- Assigned task
Return the lines from the start of the data through the line with "bash standard.sh SETUP_SLACK_MARGIN=12". Include both of those lines and no others.

- Supplied information
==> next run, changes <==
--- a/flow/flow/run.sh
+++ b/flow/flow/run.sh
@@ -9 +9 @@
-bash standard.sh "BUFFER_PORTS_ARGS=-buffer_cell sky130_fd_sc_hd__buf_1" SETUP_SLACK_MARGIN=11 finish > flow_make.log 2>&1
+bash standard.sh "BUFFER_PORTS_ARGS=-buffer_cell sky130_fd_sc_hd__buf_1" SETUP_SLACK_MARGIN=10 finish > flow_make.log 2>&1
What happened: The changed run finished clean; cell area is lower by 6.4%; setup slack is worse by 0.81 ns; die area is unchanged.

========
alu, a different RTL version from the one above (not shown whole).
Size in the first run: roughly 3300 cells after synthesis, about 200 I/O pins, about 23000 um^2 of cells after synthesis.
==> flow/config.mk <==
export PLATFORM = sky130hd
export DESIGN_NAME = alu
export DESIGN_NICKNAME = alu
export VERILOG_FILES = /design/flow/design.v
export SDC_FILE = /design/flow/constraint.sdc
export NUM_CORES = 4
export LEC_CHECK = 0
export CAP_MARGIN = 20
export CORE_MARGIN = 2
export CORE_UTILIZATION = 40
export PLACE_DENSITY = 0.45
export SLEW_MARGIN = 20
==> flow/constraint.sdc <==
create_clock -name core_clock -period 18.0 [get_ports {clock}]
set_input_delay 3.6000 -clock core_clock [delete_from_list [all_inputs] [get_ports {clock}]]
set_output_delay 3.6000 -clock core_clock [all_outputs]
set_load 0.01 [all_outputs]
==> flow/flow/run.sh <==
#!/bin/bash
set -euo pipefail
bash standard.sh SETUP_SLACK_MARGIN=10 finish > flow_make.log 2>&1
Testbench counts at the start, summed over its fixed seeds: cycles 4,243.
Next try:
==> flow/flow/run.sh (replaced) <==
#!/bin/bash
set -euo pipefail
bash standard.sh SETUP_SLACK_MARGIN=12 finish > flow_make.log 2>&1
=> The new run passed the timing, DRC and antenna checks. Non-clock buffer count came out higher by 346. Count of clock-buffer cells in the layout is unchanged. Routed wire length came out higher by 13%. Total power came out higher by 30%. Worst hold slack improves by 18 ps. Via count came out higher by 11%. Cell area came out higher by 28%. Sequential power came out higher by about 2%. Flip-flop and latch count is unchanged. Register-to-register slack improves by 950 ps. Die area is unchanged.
What follows belongs to an exercise in optimizing a design on an open flow for small area, a short achievable clock period and few clock cycles; a production flow would make more cautious choices.
At most, simulation tests tie the RTL to the original design; equivalence was not proved.

==> flow/design.v (excerpt) <==
module instr_executor (
  input  logic               clk,
  input  logic               reset,
  input  logic               start,
  input  logic [PTR_W-1:0]   first_ptr,
  input  logic [PTR_W-1:0]   last_ptr,
  output logic [PTR_W-1:0]   read_pointer,
  input  instr_executor_pkg::instruction_t       instruction_word,
  output logic               res_valid,
  input  logic               res_ready,
  output logic [PTR_W-1:0]   res_pointer,
  output instr_executor_pkg::opcode_t            res_opcode,
  output instr_executor_pkg::result_t            result,
  output logic               div_by_zero,
  output logic               busy,
  output logic               done
);
For scale: roughly 230 flip-flops, about 160 I/O pins.
==> flow/config.mk <==
export PLATFORM = sky130hd
export DESIGN_NAME = instr_executor
export DESIGN_NICKNAME = instr_executor
export VERILOG_FILES = /design/flow/design.v
export SDC_FILE = /design/flow/constraint.sdc
export NUM_CORES = 4
export LEC_CHECK = 0
export CAP_MARGIN = 20
export CORE_MARGIN = 2
export CORE_UTILIZATION = 50
export SLEW_MARGIN = 20
==> flow/constraint.sdc <==
create_clock -name core_clock -period 10.0 [get_ports {clk}]
set_input_delay 2.0000 -clock core_clock [delete_from_list [all_inputs] [get_ports {clk}]]
set_output_delay 2.0000 -clock core_clock [all_outputs]
set_load 0.01 [all_outputs]
standard.sh (not shown) runs the stock make flow with config.mk's settings and CLKGATE_MAP_FILE= SYNTH_SCRIPT=/design/flow/synth_recipe.tcl, a recipe that flattens the netlist after the stock synthesis.
==> flow/flow/run.sh <==
#!/bin/bash
set -euo pipefail
export SETUP_SLACK_MARGIN=5.4
bash standard.sh finish > standard_flow.log 2>&1
The starting point finished clean.
Testbench counts at the start, summed over its fixed seeds: cycles 58,034.
Rerun with:
==> flow/run.sh (new file) <==
#!/bin/bash
# synth_recipe.tcl (not shown) runs the flow's synth.tcl, then flattens the netlist and writes it again
# the make line also repeats each setting of config.mk as NAME=value (left out here)
make -C /OpenROAD-flow-scripts/flow DESIGN_CONFIG=/design/flow/config.mk WORK_HOME=/design/flow/orfs CLKGATE_MAP_FILE= SYNTH_SCRIPT=/design/flow/synth_recipe.tcl finish
CORE_UTILIZATION = 55   (was 50)
SETUP_SLACK_MARGIN = 5   (was not set)
removed: flow/flow/run.sh
removed: flow/standard.sh
The new run produced a clean layout.
Non-clock buffer count shrinks by 112.
Core utilization grows by 1.0 points.
Routed wire length came out lower by a little under a tenth.
Register-to-register slack is better by 40 ps.

========
## trial 86
Another version of the RTL of instr_executor (not shown whole).
Size: about 3600 cells after synthesis, roughly 220 flip-flops.
Settings: LEC_CHECK=0, CAP_MARGIN=20, CORE_MARGIN=2, CORE_UTILIZATION=40, SLEW_MARGIN=20; clock period 10.0 ns.
run.sh (not shown) runs the stock make flow with config.mk's settings and CLKGATE_MAP_FILE= SYNTH_SCRIPT=/design/flow/synth_recipe.tcl, a recipe that flattens the netlist after the stock synthesis.
Stock flow here: none of the scripts above is used.
Changes in trial 69 relative to trial 86:
diff --git a/flow/config.mk b/flow/config.mk
--- a/flow/config.mk
+++ b/flow/config.mk
@@ -10,0 +11 @@
+export SETUP_SLACK_MARGIN = 5
--- outcome ---
Between trial 86 and trial 69, the post-placement cell area does not differ in any meaningful way. After detailed routing, trial 86 needs less wire than trial 69. On number of H-tree levels, trial 69 tracks trial 86 almost exactly. Looking at clock latency at the later pin of the worst-skew pair, trial 69 sits 0.03 ns higher than trial 86 does. Smallest setup slack after layout ended up 0.93 ns higher on trial 69 than on trial 86.
Function was not checked in any run of this note: the RTL went through the layout flow alone.

========
Setup of raven:
Another version of the RTL of instr_executor (not shown whole).
Size: ~3000 cells after synthesis, roughly 210 flip-flops.
Settings: LEC_CHECK=0, CAP_MARGIN=20, CORE_MARGIN=2, CORE_UTILIZATION=40, SLEW_MARGIN=20; clock period 10.0 ns.
Having completed the whole flow, raven delivered a layout that passed the timing, design-rule and antenna checks.
Testbench counts of raven, summed over its fixed seeds: cycles 61,376.
[inputs] yarrow vs raven
Settings: SETUP_SLACK_MARGIN: unset -> 5; ABC_CLOCK_PERIOD_IN_PS: unset -> 2000.
Looking at global-route wire length before repair, yarrow sits about 14% higher than raven does.
Post-placement cell count | yarrow below raven
Via count: yarrow vs raven up 3299
Of yarrow and raven, the higher count of clock-net buffers in the final layout belongs to yarrow.
Between yarrow and raven, worst slack after detailed placement is higher for yarrow, raven comes in under that.
Wire length reported by the detailed router grows by more than 10% when moving from raven to yarrow.
Delta (yarrow minus raven): final design instance area without fill saw an increase; clock slew at the register clock pins of the worst setup and hold paths saw little to no change.
--- input diff yarrow..sierra ---
Settings: changing ABC_CLOCK_PERIOD_IN_PS from 2000 to 4000.
## What came out
- sierra completed every stage of the flow, and the final layout passed the timing, design-rule and antenna checks.
- The flow did not stop early for yarrow: all stages ran, and the layout cleared the timing, design-rule and antenna checks.
- Diff yarrow..sierra | wire length reported by the detailed router | unchanged
- sierra vs. yarrow: post-synthesis average cell area about even.

========
Another version of the RTL of instr_executor (not shown whole).
Size: roughly 3,500 cells after synthesis, about 230 flip-flops, roughly 160 I/O pins.
export LEC_CHECK = 0
export CAP_MARGIN = 20
export CORE_MARGIN = 2
export CORE_UTILIZATION = 55
export SETUP_SLACK_MARGIN = 5
export SLEW_MARGIN = 20
create_clock -name core_clock -period 10.0 [get_ports {clk}]
Testbench counts at the start, summed over its fixed seeds: cycles 58,034.
Rerun with:
CORE_UTILIZATION = 45   (was 55)
The new run went through all stages and came out clean; fmax increases slightly; core utilization decreases by 13 points; final area decreases slightly; register-to-register slack improved by 0.10 ns.

[static timing again, ports no longer ideal]
Ports are ideal in the flow. The routed layouts listed here were re-timed in OpenROAD.
Step 1: set_driving_cell puts a clkbuf_16 on clk and a buf_2 on each other input, an assumption about the parent block.
Step 2 also shifts input and output timing later by t, the mid clock arrival at the registers, as if the neighbouring blocks saw the same clock.
Slacks: ideal / step 1 / step 2; pairs: ideal / step 1.
| run | t (ns) | setup WS [ns] | hold WS [ns] | latest minus earliest clock arrival (ns) | cell pins on the clock port's net |
|---|---|---|---|---|---|
| the first run of note 1 | 0.640 | 5.054 / 5.054 / 4.680 | 0.426 / 0.426 / 0.426 | 0.034 / 0.034 | 1 |
| the second run of note 1 | 0.619 | 4.997 / 4.992 / 4.408 | 0.418 / 0.418 / 0.418 | 0.037 / 0.036 | 1 |
| trial 86 | 0.670 | 4.098 / 4.098 / 4.098 | 0.421 / 0.421 / 0.421 | 0.022 / 0.022 | 1 |
| trial 69 | 0.696 | 5.026 / 5.050 / 4.371 | 0.421 / 0.421 / 0.421 | 0.035 / 0.034 | 1 |
| raven | 0.651 | 2.131 / 2.131 / 2.131 | 0.427 / 0.427 / 0.427 | 0.027 / 0.028 | 1 |
| yarrow | 0.661 | 4.045 / 4.045 / 4.045 | 0.422 / 0.422 / 0.422 | 0.015 / 0.015 | 1 |
| sierra | 0.661 | 4.045 / 4.045 / 4.045 | 0.422 / 0.422 / 0.422 | 0.015 / 0.015 | 1 |
| the first run of note 4 | 0.624 | 4.858 / 4.858 / 4.310 | 0.431 / 0.431 / 0.431 | 0.015 / 0.014 | 1 |
| the second run of note 4 | 0.647 | 4.917 / 4.954 / 4.307 | 0.418 / 0.418 / 0.418 | 0.043 / 0.043 | 1 |
After both steps setup and hold are still met in every run listed. The setup slack of trial 69, which loses most, moves by +0.024 ns with the drivers and by -0.655 ns with both steps.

- Response area
==> next run, changes <==
--- a/flow/flow/run.sh
+++ b/flow/flow/run.sh
@@ -9 +9 @@
-bash standard.sh "BUFFER_PORTS_ARGS=-buffer_cell sky130_fd_sc_hd__buf_1" SETUP_SLACK_MARGIN=11 finish > flow_make.log 2>&1
+bash standard.sh "BUFFER_PORTS_ARGS=-buffer_cell sky130_fd_sc_hd__buf_1" SETUP_SLACK_MARGIN=10 finish > flow_make.log 2>&1
What happened: The changed run finished clean; cell area is lower by 6.4%; setup slack is worse by 0.81 ns; die area is unchanged.

========
alu, a different RTL version from the one above (not shown whole).
Size in the first run: roughly 3300 cells after synthesis, about 200 I/O pins, about 23000 um^2 of cells after synthesis.
==> flow/config.mk <==
export PLATFORM = sky130hd
export DESIGN_NAME = alu
export DESIGN_NICKNAME = alu
export VERILOG_FILES = /design/flow/design.v
export SDC_FILE = /design/flow/constraint.sdc
export NUM_CORES = 4
export LEC_CHECK = 0
export CAP_MARGIN = 20
export CORE_MARGIN = 2
export CORE_UTILIZATION = 40
export PLACE_DENSITY = 0.45
export SLEW_MARGIN = 20
==> flow/constraint.sdc <==
create_clock -name core_clock -period 18.0 [get_ports {clock}]
set_input_delay 3.6000 -clock core_clock [delete_from_list [all_inputs] [get_ports {clock}]]
set_output_delay 3.6000 -clock core_clock [all_outputs]
set_load 0.01 [all_outputs]
==> flow/flow/run.sh <==
#!/bin/bash
set -euo pipefail
bash standard.sh SETUP_SLACK_MARGIN=10 finish > flow_make.log 2>&1
Testbench counts at the start, summed over its fixed seeds: cycles 4,243.
Next try:
==> flow/flow/run.sh (replaced) <==
#!/bin/bash
set -euo pipefail
bash standard.sh SETUP_SLACK_MARGIN=12 finish > flow_make.log 2>&1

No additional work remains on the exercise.